_What to produce_. Of all the entries below, retype only the lines from the one with "else if (go_r && err_go)" through the one with "done_r <= err_go;", exactly as they appear.

_Exercise material_.

What follows belongs to an exercise in optimizing a design on an open flow for small area, a short achievable clock period and few clock cycles per item; a production flow would make more cautious choices.
RTL that was checked went through simulation tests only; none was proved equivalent to the original.
No functional check of the RTL was part of run 7.
Power is estimated from default activity; no workload was simulated.

==> design/flow/design.v <==
module gf_addsub_lanes #(
    parameter int               WIDTH   = 32,
    parameter logic [WIDTH-1:0] MODULUS = 32'hec940e71,
    parameter int               LANES   = 4
) (
    input  logic                     i_clk,
    input  logic                     i_rst,
    input  logic                     i_valid,
    output logic                     o_ready,
    input  logic [1:0]               i_op,
    input  logic [LANES*WIDTH-1:0]   i_a,
    input  logic [LANES*WIDTH-1:0]   i_b,
    output logic                     o_valid,
    input  logic                     i_ready,
    output logic [LANES*WIDTH-1:0]   o_out,
    output logic [LANES-1:0]         o_err
);
    localparam int PREFIX_A = 0;
    localparam int PREFIX_B = 2;
    localparam int LOGW   = 5;   
    function automatic logic [WIDTH:0] carries(input logic [WIDTH-1:0] g,
                                               input logic [WIDTH-1:0] p,
                                               input logic             cin,
                                               input int               style);
        logic [WIDTH-1:0] gg, pp, gn, pn;
        gg    = g;
        pp    = p;
        gg[0] = g[0] | (p[0] & cin);
        if (style == 0) begin
            for (int l = 0; l < LOGW; l++) begin
                gn = gg;
                pn = pp;
                for (int i = 0; i < WIDTH; i++) begin
                    if ((i >> l) & 1) begin
                        gn[i] = gg[i] | (pp[i] & gg[((i >> l) << l) - 1]);
                        pn[i] = pp[i] & pp[((i >> l) << l) - 1];
                    end
                end
                gg = gn;
                pp = pn;
            end
        end else if (style == 1) begin
            for (int l = 0; l < LOGW; l++) begin
                for (int i = 0; i < WIDTH; i++) begin
                    if (((i + 1) % (2 << l)) == 0) begin
                        gg[i] = gg[i] | (pp[i] & gg[i - (1 << l)]);
                        pp[i] = pp[i] & pp[i - (1 << l)];
                    end
                end
            end
            for (int l = LOGW - 2; l >= 0; l--) begin
                for (int i = 0; i < WIDTH; i++) begin
                    if (((i + 1) % (2 << l)) == (1 << l) && i >= (2 << l)) begin
                        gg[i] = gg[i] | (pp[i] & gg[i - (1 << l)]);
                        pp[i] = pp[i] & pp[i - (1 << l)];
                    end
                end
            end
        end else begin
            for (int l = 0; l < LOGW; l++) begin
                gn = gg;
                pn = pp;
                for (int i = 0; i < WIDTH; i++) begin
                    if (i >= (1 << l)) begin
                        gn[i] = gg[i] | (pp[i] & gg[i - (1 << l)]);
                        pn[i] = pp[i] & pp[i - (1 << l)];
                    end
                end
                gg = gn;
                pp = pn;
            end
        end
        carries = {gg, cin};
    endfunction
    logic sub_c;
    assign sub_c = i_op[0] ^ i_op[1];
    logic [LANES-1:0][WIDTH-1:0] v_c;
    logic [LANES-1:0]            co_c;
    logic [LANES-1:0]            err_c;
    for (genvar k = 0; k < LANES; k++) begin : g_front
        logic [WIDTH-1:0] a, b, xx, yy;
        logic [WIDTH:0]   c1;
        assign a = i_a[k*WIDTH +: WIDTH];
        assign b = i_b[k*WIDTH +: WIDTH];
        assign err_c[k] = (a >= MODULUS) | ((b >= MODULUS) & ~i_op[1]);
        assign xx = a ^ {WIDTH{~(i_op[0] & ~i_op[1])}};
        assign yy = ~(b | {WIDTH{i_op[1]}});
        assign c1      = carries(xx & yy, xx ^ yy, ~(i_op[0] & i_op[1]), PREFIX_A);
        assign v_c[k]  = xx ^ yy ^ c1[WIDTH-1:0];
        assign co_c[k] = c1[WIDTH] ^ ~(i_op[0] | i_op[1]);
    end
    logic [LANES-1:0][WIDTH-1:0] v_q;
    logic [LANES-1:0]            co_q;
    logic                        sub_q;
    assign o_ready = ~o_valid | i_ready;
    always_ff @(posedge i_clk) begin
        if (i_rst) begin
            o_valid <= 1'b0;
        end else if (o_ready) begin
            o_valid <= i_valid;
        end
    end
    always_ff @(posedge i_clk) begin
        if (o_ready) begin
            v_q   <= v_c;
            co_q  <= co_c;
            sub_q <= sub_c;
            o_err <= err_c;
        end
    end
    for (genvar k = 0; k < LANES; k++) begin : g_back
        logic [WIDTH-1:0] v, d;
        logic [WIDTH:0]   cw;
        logic             pick;
        assign v    = v_q[k];
        assign cw   = carries(v & MODULUS, v | MODULUS, 1'b0, PREFIX_B);
        assign d    = MODULUS ^ cw[WIDTH-1:0];
        assign pick = sub_q ? ~co_q[k] : (co_q[k] | ~cw[WIDTH]);
        assign o_out[k*WIDTH +: WIDTH] = v ^ {WIDTH{~sub_q}} ^ (d & {WIDTH{pick}});
    end
endmodule
From an optimization exercise on the open Yosys and OpenROAD flow, aimed at small area, a short achievable clock period and few clock cycles per item; shortcuts taken in it are not production practice.
Where RTL was checked, it was by simulation tests only, not by an equivalence proof against the original.
For run 9, only the layout was checked, not whether the RTL still works.

==> flow/design.v, too long to show whole: its modules and the start of the top module <==
// module bch_xor2: 7 lines
// module bch_par_lfsr: 847 lines
// module bch_encoder_seq: 82 lines
// module bch_hold: 12 lines
module bch_encoder_seq
#(
    parameter int BEAT_W = 128
) (
    input  logic              clk,
    input  logic              rst_n,
    input  logic              in_valid,
    output logic              in_ready,
    input  logic [BEAT_W-1:0] in_data,
    output logic              out_valid,
    input  logic              out_ready,
    output logic [CW_W-1:0]   out_codeword,
    output logic              busy
);
  // ...
==> flow/flow/run.sh <==
#!/bin/bash
# Standard layout, with single-drive port buffers, a tighter setup target for repair and CTS options.
set -euo pipefail
export BUFFER_PORTS_ARGS="-buffer_cell sky130_fd_sc_hd__buf_1"
export SETUP_SLACK_MARGIN=10
export CTS_ARGS="-sink_clustering_enable -repair_clock_nets -dont_use_dummy_load"
bash standard.sh > standard.log 2>&1
==> flow/standard.sh <==
#!/bin/bash
# synth_recipe.tcl (not shown) runs the flow's synth.tcl, then flattens the netlist and writes it again
# the make line also repeats each setting of config.mk as NAME=value (left out here)
make -C /OpenROAD-flow-scripts/flow DESIGN_CONFIG=/design/flow/config.mk WORK_HOME=/design/flow/orfs CLKGATE_MAP_FILE= SYNTH_SCRIPT=/design/flow/synth_recipe.tcl "${@:-finish}"
==> flow/config.mk <==
export PLATFORM = sky130hd
export DESIGN_NAME = bch_encoder_seq
export DESIGN_NICKNAME = bch_encoder_seq
export VERILOG_FILES = /design/flow/design.v
export SDC_FILE = /design/flow/constraint.sdc
export NUM_CORES = 4
export LEC_CHECK = 0
export CAP_MARGIN = 20
export CORE_MARGIN = 2
export CORE_UTILIZATION = 60
export SLEW_MARGIN = 20
export SYNTH_HIERARCHICAL = 1
export SYNTH_MINIMUM_KEEP_SIZE = 0
==> flow/constraint.sdc <==
create_clock -name core_clock -period 14.0 [get_ports {clk}]
set_input_delay 2.8000 -clock core_clock [delete_from_list [all_inputs] [get_ports {clk}]]
set_output_delay 2.8000 -clock core_clock [all_outputs]
set_load 0.01 [all_outputs]
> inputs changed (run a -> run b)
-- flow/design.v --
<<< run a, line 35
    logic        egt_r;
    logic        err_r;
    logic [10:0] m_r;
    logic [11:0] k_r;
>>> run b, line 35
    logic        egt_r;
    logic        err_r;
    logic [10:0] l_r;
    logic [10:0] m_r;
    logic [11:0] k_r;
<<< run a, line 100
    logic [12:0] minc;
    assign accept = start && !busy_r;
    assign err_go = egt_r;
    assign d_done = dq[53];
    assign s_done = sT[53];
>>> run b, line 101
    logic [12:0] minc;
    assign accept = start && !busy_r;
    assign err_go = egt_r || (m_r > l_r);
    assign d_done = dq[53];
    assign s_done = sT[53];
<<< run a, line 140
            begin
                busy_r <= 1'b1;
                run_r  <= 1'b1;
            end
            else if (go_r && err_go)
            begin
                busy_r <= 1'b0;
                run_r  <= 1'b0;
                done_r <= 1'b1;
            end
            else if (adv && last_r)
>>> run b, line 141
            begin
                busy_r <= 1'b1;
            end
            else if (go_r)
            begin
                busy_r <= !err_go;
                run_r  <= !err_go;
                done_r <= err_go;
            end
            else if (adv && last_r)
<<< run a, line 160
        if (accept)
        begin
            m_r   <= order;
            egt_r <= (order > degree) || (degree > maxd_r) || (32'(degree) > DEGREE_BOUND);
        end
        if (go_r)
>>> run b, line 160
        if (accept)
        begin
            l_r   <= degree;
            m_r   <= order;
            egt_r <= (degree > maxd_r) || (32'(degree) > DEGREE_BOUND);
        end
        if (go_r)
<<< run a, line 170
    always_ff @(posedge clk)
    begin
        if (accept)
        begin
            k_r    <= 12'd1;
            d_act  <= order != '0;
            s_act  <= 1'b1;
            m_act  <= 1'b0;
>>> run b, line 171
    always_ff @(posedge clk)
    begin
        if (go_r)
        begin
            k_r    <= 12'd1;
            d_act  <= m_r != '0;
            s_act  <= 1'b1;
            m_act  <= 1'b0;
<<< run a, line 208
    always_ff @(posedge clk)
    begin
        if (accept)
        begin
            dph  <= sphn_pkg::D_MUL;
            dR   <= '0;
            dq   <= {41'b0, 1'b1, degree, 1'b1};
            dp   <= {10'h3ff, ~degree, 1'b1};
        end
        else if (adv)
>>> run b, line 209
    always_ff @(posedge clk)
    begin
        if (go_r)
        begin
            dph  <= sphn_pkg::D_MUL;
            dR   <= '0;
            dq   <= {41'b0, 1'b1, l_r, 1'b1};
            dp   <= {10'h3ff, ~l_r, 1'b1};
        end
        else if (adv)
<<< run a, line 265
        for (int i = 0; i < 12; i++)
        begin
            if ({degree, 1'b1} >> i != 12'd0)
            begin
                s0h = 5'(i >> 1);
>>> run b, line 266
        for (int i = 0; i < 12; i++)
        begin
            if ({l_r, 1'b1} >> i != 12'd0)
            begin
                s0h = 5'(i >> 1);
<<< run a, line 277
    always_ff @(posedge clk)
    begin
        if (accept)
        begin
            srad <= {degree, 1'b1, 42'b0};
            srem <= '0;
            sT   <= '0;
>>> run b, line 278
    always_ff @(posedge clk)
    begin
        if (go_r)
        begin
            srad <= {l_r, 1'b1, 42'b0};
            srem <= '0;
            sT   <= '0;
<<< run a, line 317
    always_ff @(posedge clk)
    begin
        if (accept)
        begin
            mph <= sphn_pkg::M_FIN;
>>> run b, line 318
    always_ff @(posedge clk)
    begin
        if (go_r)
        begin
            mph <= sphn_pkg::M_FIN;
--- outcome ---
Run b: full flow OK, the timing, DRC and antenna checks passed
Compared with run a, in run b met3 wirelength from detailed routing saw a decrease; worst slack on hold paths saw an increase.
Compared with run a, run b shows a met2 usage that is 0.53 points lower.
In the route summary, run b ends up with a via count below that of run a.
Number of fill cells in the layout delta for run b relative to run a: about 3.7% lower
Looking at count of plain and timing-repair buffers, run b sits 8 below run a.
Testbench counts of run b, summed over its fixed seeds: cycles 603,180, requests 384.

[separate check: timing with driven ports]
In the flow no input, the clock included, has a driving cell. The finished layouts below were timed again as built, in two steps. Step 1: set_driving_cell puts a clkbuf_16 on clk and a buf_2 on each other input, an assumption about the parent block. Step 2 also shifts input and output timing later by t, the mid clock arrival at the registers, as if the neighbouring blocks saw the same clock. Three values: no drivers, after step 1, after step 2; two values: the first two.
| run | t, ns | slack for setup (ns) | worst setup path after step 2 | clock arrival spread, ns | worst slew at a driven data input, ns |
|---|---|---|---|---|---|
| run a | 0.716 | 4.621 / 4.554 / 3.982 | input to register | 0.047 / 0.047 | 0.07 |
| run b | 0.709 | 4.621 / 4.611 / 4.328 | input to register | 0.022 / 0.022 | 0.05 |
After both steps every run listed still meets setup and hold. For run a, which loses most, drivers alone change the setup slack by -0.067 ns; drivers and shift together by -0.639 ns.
This design comes from an exercise in tuning for small area on the open sky130 flow, not from production work.
In this exercise RTL edits were held to simulation tests only and were not proved equivalent to the original.
Power figures rest on the tool's default switching activity, not on a simulated workload.

==> run a: inputs <==
==> flow/design.v <==
package swm_pkg;
    localparam int WINDOW_MAX_DEF   = 64;
    localparam int SAMPLE_WIDTH_DEF = 16;
    localparam int CFG_W            = 7;
    localparam logic [CFG_W-1:0] WINDOW_RESET = CFG_W'(1);
endpackage
module sliding_window_maximum_core #(
    parameter int WINDOW_MAX   = swm_pkg::WINDOW_MAX_DEF,
    parameter int SAMPLE_WIDTH = swm_pkg::SAMPLE_WIDTH_DEF,
    parameter int TDATA_W      = ((SAMPLE_WIDTH + 7) / 8) * 8
) (
    input  logic                      i_clk,
    input  logic                      i_rst_n,
    input  logic                      i_s_tvalid,
    output logic                      o_s_tready,
    input  logic [TDATA_W-1:0]        i_s_tdata,    
    input  logic                      i_s_tuser,    
    output logic                      o_m_tvalid,
    input  logic                      i_m_tready,
    output logic [TDATA_W-1:0]        o_m_tdata,    
    input  logic                      i_cfg_we,
    input  logic [swm_pkg::CFG_W-1:0] i_cfg_wdata
);
    localparam int AGE_W = $clog2(WINDOW_MAX + 1);
    localparam int NS    = 63;                        
    localparam int GRP   = 4;                         
    localparam int NSEG  = 6;
    function automatic int seg_len(input int g);
        case (g)
            0:       seg_len = 28;
            1:       seg_len = 16;
            2:       seg_len = 8;
            3:       seg_len = 4;
            4:       seg_len = 2;
            default: seg_len = 1;
        endcase
    endfunction
    function automatic int seg_base(input int g);
        seg_base = GRP;
        for (int i = 0; i < g; i++) begin
            seg_base = seg_base + seg_len(i);
        end
    endfunction
    logic [AGE_W-1:0]               r_k;            
    logic [AGE_W-1:0]               cfg_k;
    logic [AGE_W-1:0]               r_fill;
    logic [AGE_W-1:0]               n_fill;
    logic [AGE_W-1:0]               fill_base;
    logic [AGE_W-1:0]               win_k;
    logic                           r_out_valid;
    logic [SAMPLE_WIDTH-1:0]        r_out;
    logic                           accept;
    logic                           advance;
    logic                           emit;
    logic [SAMPLE_WIDTH-1:0]        sample;
    logic [SAMPLE_WIDTH-1:0]        r_s  [NS];      
    logic [SAMPLE_WIDTH-1:0]        n_s  [NS];
    logic [SAMPLE_WIDTH-1:0]        r_m;            
    logic [SAMPLE_WIDTH-1:0]        m_prev;         
    logic                           only_x;         
    logic [SAMPLE_WIDTH-1:0]        chain [NSEG+1];  
    logic [NSEG-1:0]                seg_on;         
    logic [NSEG-1:0]                cfg_seg;
    logic [SAMPLE_WIDTH-1:0]        m01;
    logic [SAMPLE_WIDTH-1:0]        m012;
    logic                           c10;            
    logic                           c20;            
    logic                           c21;            
    logic [SAMPLE_WIDTH-1:0]        m_new;          
    logic [SAMPLE_WIDTH-1:0]        m_old;          
    logic                           has_new;
    logic                           has_old;
    logic                           x_gt_new;
    logic                           x_gt_old;
    logic                           new_gt_old;
    logic [SAMPLE_WIDTH-1:0]        result;
    function automatic logic gt_s(input logic [SAMPLE_WIDTH-1:0] a,
                                  input logic [SAMPLE_WIDTH-1:0] b);
        logic [SAMPLE_WIDTH-1:0] ua, ub;
        logic c_lo, c_hi, p_hi;
        ua = {!a[SAMPLE_WIDTH-1], a[SAMPLE_WIDTH-2:0]};
        ub = {!b[SAMPLE_WIDTH-1], b[SAMPLE_WIDTH-2:0]};
        c_lo = 1'b0;
        c_hi = 1'b0;
        p_hi = 1'b1;
        for (int i = 0; i < SAMPLE_WIDTH / 2; i++) begin
            c_lo = (ua[i] & !ub[i]) | (c_lo & (ua[i] | !ub[i]));
        end
        for (int i = SAMPLE_WIDTH / 2; i < SAMPLE_WIDTH; i++) begin
            c_hi = (ua[i] & !ub[i]) | (c_hi & (ua[i] | !ub[i]));
            p_hi = p_hi & (ua[i] | !ub[i]);
        end
        gt_s = c_hi | (p_hi & c_lo);
    endfunction
    assign o_s_tready = !r_out_valid || i_m_tready;
    assign accept     = i_s_tvalid && o_s_tready;
    assign advance    = accept && !i_cfg_we;
    assign sample     = i_s_tdata[SAMPLE_WIDTH-1:0];
    function automatic logic [NSEG-1:0] seg_dec(input logic [AGE_W-1:0] k);
        logic [AGE_W-1:0] span;
        logic [NSEG-1:0]  on;
        on = '0;
        if (k >= AGE_W'(GRP + 1)) begin
            span  = k - AGE_W'(GRP + 1);
            on[0] = (span >= AGE_W'(28));
            if (on[0]) begin
                span = span - AGE_W'(28);
            end
            on[1] = span[4];
            on[2] = span[3];
            on[3] = span[2];
            on[4] = span[1];
            on[5] = span[0];
        end
        seg_dec = on;
    endfunction
    always_comb begin
        if (i_cfg_wdata == '0) begin
            cfg_k = AGE_W'(1);
        end else if (32'(i_cfg_wdata) > 32'(WINDOW_MAX)) begin
            cfg_k = AGE_W'(WINDOW_MAX);
        end else begin
            cfg_k = AGE_W'(i_cfg_wdata);
        end
        cfg_seg = seg_dec(cfg_k);
    end
    assign win_k = r_k;
    always_comb begin
        fill_base = i_s_tuser ? '0 : r_fill;
        n_fill    = (32'(fill_base) < 32'(WINDOW_MAX)) ? fill_base + 1'b1 : fill_base;
        emit      = (n_fill >= win_k);
    end
    always_comb begin
        c10  = gt_s(r_s[1], r_s[0]);
        c20  = gt_s(r_s[2], r_s[0]);
        c21  = gt_s(r_s[2], r_s[1]);
        m01  = c10 ? r_s[1] : r_s[0];
        if (c20 && c21) begin
            m012 = r_s[2];
        end else begin
            m012 = m01;
        end
        case (win_k)
            AGE_W'(3): m_prev = r_s[0];
            AGE_W'(4): m_prev = m01;
            default:   m_prev = m012;
        endcase
        only_x = (win_k <= AGE_W'(2));
        m_new  = r_m;
        has_new = (win_k >= AGE_W'(2));
    end
    always_comb begin
        chain[0] = r_s[GRP-1];
        for (int g = 0; g < NSEG; g++) begin
            chain[g+1] = seg_on[g] ? r_s[seg_base(g) + seg_len(g) - 1] : chain[g];
        end
        n_s[0] = sample;
        for (int p = 1; p < GRP; p++) begin
            n_s[p] = r_s[p-1];
        end
        for (int g = 0; g < NSEG; g++) begin
            n_s[seg_base(g)] = chain[g];
            for (int j = 1; j < seg_len(g); j++) begin
                if ((j - 1) % GRP == 0) begin
                    n_s[seg_base(g) + j] = gt_s(r_m, r_s[seg_base(g) + j - 1]) ?
                                           r_m : r_s[seg_base(g) + j - 1];
                end else begin
                    n_s[seg_base(g) + j] = r_s[seg_base(g) + j - 1];
                end
            end
        end
        m_old   = chain[NSEG];
        has_old = (win_k >= AGE_W'(GRP + 1));
    end
    always_comb begin
        x_gt_new   = !has_new || gt_s(sample, m_new);
        x_gt_old   = !has_old || gt_s(sample, m_old);
        new_gt_old = !has_old || gt_s(m_new, m_old);
        if (x_gt_new && x_gt_old) begin
            result = sample;
        end else if (new_gt_old && !x_gt_new) begin
            result = m_new;
        end else begin
            result = m_old;
        end
    end
    always_ff @(posedge i_clk) begin
        if (accept) begin
            for (int p = 0; p < NS; p++) begin
                r_s[p] <= n_s[p];
            end
            r_m <= (only_x || gt_s(sample, m_prev)) ? sample : m_prev;
        end
    end
    always_ff @(posedge i_clk) begin
        if (!i_rst_n) begin
            r_k         <= AGE_W'(swm_pkg::WINDOW_RESET);
            seg_on      <= seg_dec(AGE_W'(swm_pkg::WINDOW_RESET));
            r_fill      <= '0;
            r_out_valid <= 1'b0;
        end else begin
            if (i_cfg_we) begin
                r_k      <= cfg_k;
                seg_on   <= cfg_seg;
                r_fill   <= '0;
            end else if (accept) begin
                r_fill <= n_fill;
            end
            if (advance && emit) begin
                r_out_valid <= 1'b1;
            end else if (i_m_tready) begin
                r_out_valid <= 1'b0;
            end
        end
    end
    always_ff @(posedge i_clk) begin
        if (advance && emit) begin
            r_out <= result;
        end
    end
    assign o_m_tvalid = r_out_valid;
    assign o_m_tdata  = TDATA_W'(r_out);
endmodule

_Written answer_.
            else if (go_r && err_go)
            begin
                busy_r <= 1'b0;
                run_r  <= 1'b0;
                done_r <= 1'b1;
            end
            else if (adv && last_r)
>>> run b, line 141
            begin
                busy_r <= 1'b1;
            end
            else if (go_r)
            begin
                busy_r <= !err_go;
                run_r  <= !err_go;
                done_r <= err_go;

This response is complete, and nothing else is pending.